Figure 3. Plasma hypertonicity overrides arousal state inhibition of glymphatic function.

(A) Head-plated, awake mice received intracisternal BSA-647. Mice received isotonic saline (Awake), hypertonic saline (+HTS), or hypertonic mannitol (+Mannitol) i.p. at the onset of the cisterna magna (CM) injection. (B) Representative time-lapse images of BSA-647 influx over the immediate 30 minutes following CM injection in the awake, +HTS, and +Mannitol groups. Images (8-bit pixel depth) are color coded to depict pixel intensity (PI) in arbitrary units (AU). Scale bar: 2 mm. Fluorescence was first detected at the base of the brain approximately 5–6 mm below the dorsal cortical surface. (C) Representative front-tracking analysis of CSF tracer influx over the imaging session for all groups. Fronts are time coded in minutes. (D) Quantification of the influx area over time (mean ± SEM; n = 5–7 mice/group; repeated-measures 2-way ANOVA, Sidak’s multiple comparisons test; ****P < 0.0001 Awake vs. +HTS and +Mannitol). (E) Tracer influx speed maps (μm/min) and (F) quantification of mean influx speeds for all groups (mean ± SEM; n = 5–7 mice/group; 1-way ANOVA, Tukey’s multiple comparisons test; **P = 0.0024, ***P = 0.0003). (G) Representative ex vivo coronal sections from all groups (scale bar: 1 mm). (H) Quantification of ex vivo coronal section fluorescence MPI (mean ± SEM; n = 5–6 mice/group; 1-way ANOVA, Tukey’s multiple comparisons test; **P = 0.0063, ***P = 0.003). The Awake data set is the same that is used in Figure 1.

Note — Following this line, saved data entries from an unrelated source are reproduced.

[src/rtl/mem_stage.sv]
// MEM pipeline stage: latches the EX result, runs loads/stores over a req/ready
// data-memory handshake, formats load data and drives the MEM forwarding and
// writeback ports. Upstream is stalled while a memory access is outstanding.
module mem_stage #(
    parameter int unsigned XLEN = 64
) (
    input  logic            clk_i,
    input  logic            rst_i,
    input  logic            ex_valid_i,
    input  logic [4:0]      ex_rd_i,
    input  logic [XLEN-1:0] ex_alu_res_i,
    input  logic            ex_load_i,
    input  logic            ex_store_i,
    input  logic [2:0]      ex_funct3_i,
    input  logic [XLEN-1:0] ex_store_value_i,
    output logic            stall_o,
    output logic            load_pending_o,
    output logic            mem_req_o,
    output logic            mem_we_o,
    output logic [XLEN-1:0] mem_addr_o,
    output logic [XLEN-1:0] mem_wdata_o,
    output logic [7:0]      mem_wmask_o,
    input  logic            mem_ready_i,
    input  logic [XLEN-1:0] mem_rdata_i,
    output logic            misaligned_o,
    output logic [4:0]      fwd_rd_o,
    output logic [XLEN-1:0] fwd_res_o,
    output logic            wb_valid_o,
    output logic [4:0]      wb_rd_o,
    output logic [XLEN-1:0] wb_data_o
);

    typedef enum logic [0:0] {StIdle, StBus} state_e;

    state_e          state_q, state_d;
    logic            req_q, req_d;
    logic            we_q, we_d;
    logic [XLEN-1:0] addr_q, addr_d;
    logic [XLEN-1:0] wdata_q, wdata_d;
    logic [7:0]      wmask_q, wmask_d;
    logic            is_load_q, is_load_d;
    logic [2:0]      funct3_q, funct3_d;
    logic [2:0]      lane_q, lane_d;
    logic [4:0]      rd_q, rd_d;
    logic            mis_q, mis_d;
    logic            wb_valid_q, wb_valid_d;
    logic [4:0]      wb_rd_q, wb_rd_d;
    logic [XLEN-1:0] wb_data_q, wb_data_d;

    logic [2:0]      ex_lane;
    logic            ex_aligned;
    logic [XLEN-1:0] st_wdata;
    logic [7:0]      st_wmask;
    logic [XLEN-1:0] rd_shifted;
    logic [XLEN-1:0] ld_data;

    assign ex_lane = ex_alu_res_i[2:0];

    // Natural alignment check and store lane placement for the incoming access
    always_comb begin
        ex_aligned = 1'b1;
        st_wdata   = ex_store_value_i;
        st_wmask   = 8'hFF;
        case (ex_funct3_i[1:0])
            2'b00: begin
                st_wdata = {8{ex_store_value_i[7:0]}};
                st_wmask = 8'h01 << ex_lane;
            end
            2'b01: begin
                ex_aligned = (ex_lane[0] == 1'b0);
                st_wdata   = {4{ex_store_value_i[15:0]}};
                st_wmask   = 8'h03 << ex_lane;
            end
            2'b10: begin
                ex_aligned = (ex_lane[1:0] == 2'b00);
                st_wdata   = {2{ex_store_value_i[31:0]}};
                st_wmask   = 8'h0F << ex_lane;
            end
            default: begin
                ex_aligned = (ex_lane == 3'b000);
            end
        endcase
    end

    // Select the addressed lane of the read doubleword and extend it
    always_comb begin
        rd_shifted = mem_rdata_i >> {lane_q, 3'b000};
        case (funct3_q)
            3'b000:  ld_data = {{56{rd_shifted[7]}}, rd_shifted[7:0]};
            3'b100:  ld_data = {56'd0, rd_shifted[7:0]};
            3'b001:  ld_data = {{48{rd_shifted[15]}}, rd_shifted[15:0]};
            3'b101:  ld_data = {48'd0, rd_shifted[15:0]};
            3'b010:  ld_data = {{32{rd_shifted[31]}}, rd_shifted[31:0]};
            3'b110:  ld_data = {32'd0, rd_shifted[31:0]};
            default: ld_data = mem_rdata_i;
        endcase
    end

    // Next-state logic: accept from EX in IDLE, wait for mem_ready in BUS
    always_comb begin
        state_d    = state_q;
        req_d      = req_q;
        we_d       = we_q;
        addr_d     = addr_q;
        wdata_d    = wdata_q;
        wmask_d    = wmask_q;
        is_load_d  = is_load_q;
        funct3_d   = funct3_q;
        lane_d     = lane_q;
        rd_d       = rd_q;
        mis_d      = 1'b0;
        wb_valid_d = 1'b0;
        wb_rd_d    = 5'd0;
        wb_data_d  = '0;
        unique case (state_q)
            StIdle: begin
                if (ex_valid_i) begin
                    if (ex_load_i || ex_store_i) begin
                        if (ex_aligned) begin
                            state_d   = StBus;
                            req_d     = 1'b1;
                            // Load wins when both flags are set
                            we_d      = ~ex_load_i;
                            addr_d    = {ex_alu_res_i[XLEN-1:3], 3'b000};
                            wdata_d   = ex_load_i ? '0 : st_wdata;
                            wmask_d   = ex_load_i ? 8'h00 : st_wmask;
                            is_load_d = ex_load_i;
                            funct3_d  = ex_funct3_i;
                            lane_d    = ex_lane;
                            rd_d      = ex_rd_i;
                        end else begin
                            mis_d = 1'b1;
                        end
                    end else begin
                        wb_valid_d = 1'b1;
                        wb_rd_d    = ex_rd_i;
                        wb_data_d  = ex_alu_res_i;
                    end
                end
            end
            StBus: begin
                if (mem_ready_i) begin
                    state_d = StIdle;
                    req_d   = 1'b0;
                    if (is_load_q) begin
                        wb_valid_d = 1'b1;
                        wb_rd_d    = rd_q;
                        wb_data_d  = ld_data;
                    end
                end
            end
            default: state_d = StIdle;
        endcase
    end

    // State register with synchronous reset; reset abandons any open access
    always_ff @(posedge clk_i) begin
        if (rst_i) begin
            state_q    <= StIdle;
            req_q      <= 1'b0;
            we_q       <= 1'b0;
            addr_q     <= '0;
            wdata_q    <= '0;
            wmask_q    <= 8'h00;
            is_load_q  <= 1'b0;
            funct3_q   <= 3'd0;
            lane_q     <= 3'd0;
            rd_q       <= 5'd0;
            mis_q      <= 1'b0;
            wb_valid_q <= 1'b0;
            wb_rd_q    <= 5'd0;
            wb_data_q  <= '0;
        end else begin
            state_q    <= state_d;
            req_q      <= req_d;
            we_q       <= we_d;
            addr_q     <= addr_d;
            wdata_q    <= wdata_d;
            wmask_q    <= wmask_d;
            is_load_q  <= is_load_d;
            funct3_q   <= funct3_d;
            lane_q     <= lane_d;
            rd_q       <= rd_d;
            mis_q      <= mis_d;
            wb_valid_q <= wb_valid_d;
            wb_rd_q    <= wb_rd_d;
            wb_data_q  <= wb_data_d;
        end
    end

    // Outputs are straight register decodes; wb_rd_q is already 0 without a result
    always_comb begin
        stall_o        = (state_q == StBus);
        load_pending_o = (state_q == StBus) && is_load_q;
        mem_req_o      = req_q;
        mem_we_o       = we_q;
        mem_addr_o     = addr_q;
        mem_wdata_o    = wdata_q;
        mem_wmask_o    = wmask_q;
        misaligned_o   = mis_q;
        fwd_rd_o       = wb_rd_q;
        fwd_res_o      = wb_data_q;
        wb_valid_o     = wb_valid_q;
        wb_rd_o        = wb_rd_q;
        wb_data_o      = wb_data_q;
    end

endmodule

Figure 4. Plasma hypertonicity improves the delivery of an Aβ antibody in 6-month-old APP/PS1 mice and enhances target engagement.

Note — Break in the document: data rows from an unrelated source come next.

**config.mk**
```make
export PLATFORM = sky130hd
export DESIGN_NAME = key_io_responder
export DESIGN_NICKNAME = d
export VERILOG_FILES = /design/src/rtl/key_io_responder_pkg.sv /design/src/rtl/key_io_responder_debouncer.sv /design/src/rtl/key_io_responder.sv
export SDC_FILE = /design/constraint.sdc
export NUM_CORES = 1
export LEC_CHECK = 0
export ABC_AREA = 0
export BUFFER_PORTS_ARGS = -buffer_cell sky130_fd_sc_hd__buf_2
export CAP_MARGIN = 20
export CORE_MARGIN = 1
export CORE_UTILIZATION = 48
export CTS_BUF_LIST = sky130_fd_sc_hd__clkbuf_8 sky130_fd_sc_hd__clkbuf_16
export DETAILED_ROUTE_END_ITERATION = 12
export PLACE_DENSITY_LB_ADDON = 0.3
export SLEW_MARGIN = 10
export SYNTH_ARGS = -nofsm -noshare
export SYNTH_HDL_FRONTEND = slang
export SYNTH_SLANG_ARGS = --single-unit
```
**constraint.sdc**
```tcl
create_clock -name clk -period 5.5 [get_ports clk]
set_clock_uncertainty 0.2 [all_clocks]
set_input_delay 1.1 -clock clk [delete_from_list [all_inputs] [get_ports clk]]
set_output_delay 1.1 -clock clk [all_outputs]
set_load 0.01 [all_outputs]
```
**config.mk**
```make
export PLATFORM = sky130hd
export DESIGN_NAME = uart_rx_frame_ctrl
export DESIGN_NICKNAME = d
export VERILOG_FILES = /design/src/rtl/uart_rx_frame_ctrl.sv
export SDC_FILE = /design/constraint.sdc
export NUM_CORES = 1
export LEC_CHECK = 0
export CORE_MARGIN = 4
export CORE_UTILIZATION = 53
export CTS_CLUSTER_SIZE = 20
export DETAILED_ROUTE_END_ITERATION = 8
export MAX_ROUTING_LAYER = met4
export PLACE_DENSITY = 0.71
export SYNTH_ARGS = -nofsm -noshare
export SYNTH_HDL_FRONTEND = slang
export SYNTH_SLANG_ARGS = --single-unit
```
**constraint.sdc**
```tcl
create_clock -name clk -period 2.7 [get_ports clk]
set_input_delay 0.675 -clock clk [delete_from_list [all_inputs] [get_ports clk]]
set_output_delay 0.675 -clock clk [all_outputs]
set_load 0.02 [all_outputs]
```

(A and B) Amyloid plaques were labeled 24 hours before with methoxy-X04 (MeX04). Mice were then anesthetized, and a fluorescent anti-Aβ antibody was injected intracisternally. Mice received either i.p. isotonic saline (Control) or hypertonic saline (+HTS) at the onset of the intracisternal infusion. After 120 minutes, mice were perfusion fixed with a fluorescent lectin to label the vasculature. (C) Representative ex vivo images of intact brains upon removal from the cranium (bottom left; scale bar: 2 mm) and after coronal sectioning to evaluate antibody penetrance into the brain (top; scale bar: 500 μm). Confocal images of the antibody and Aβ plaques (arrowheads) surrounding the perivascular spaces of penetrating arteries (bottom right; scale bar: 100 μm). (D) Quantification of ex vivo coronal section Aβ antibody fluorescence MPI (mean ± SEM; n = 5 mice/group; unpaired 2-tailed t test; **P = 0.0039). (E) Representative high-magnification confocal images of perivascular Aβ plaques (scale bar: 20μm). (F) Percentage of target engagement shown by colabeling of the antibody with MeX04⁺ Aβ plaques (mean ± SEM; n = 5 mice/group; unpaired t test; **P = 0.005). (G) Nearest neighbor analysis of the average distance of a colabeled plaque from its nearest perivascular space (PVS) in μm (mean ± SEM; total number of colabeled plaques/number of mice in group; unpaired t test; ****P < 0.0001). (H) Histogram and cumulative frequency plot of the number of colabeled plaques and distance from the nearest PVS. (I) Representative high-magnification confocal image with orthogonal views showing the anti-Aβ antibody engaging the surface of a plaque (arrows). Scale bar: 20 μm. (J) Three-dimensional reconstruction of Aβ plaques from an +HTS-treated mouse showing antibody targeting and engaging plaque surface (scale bar: 20 μm [both images]). (K) Plaque burden was the same between groups (mean ± SEM; n = 5 mice/group; unpaired t test; P = 0.6165).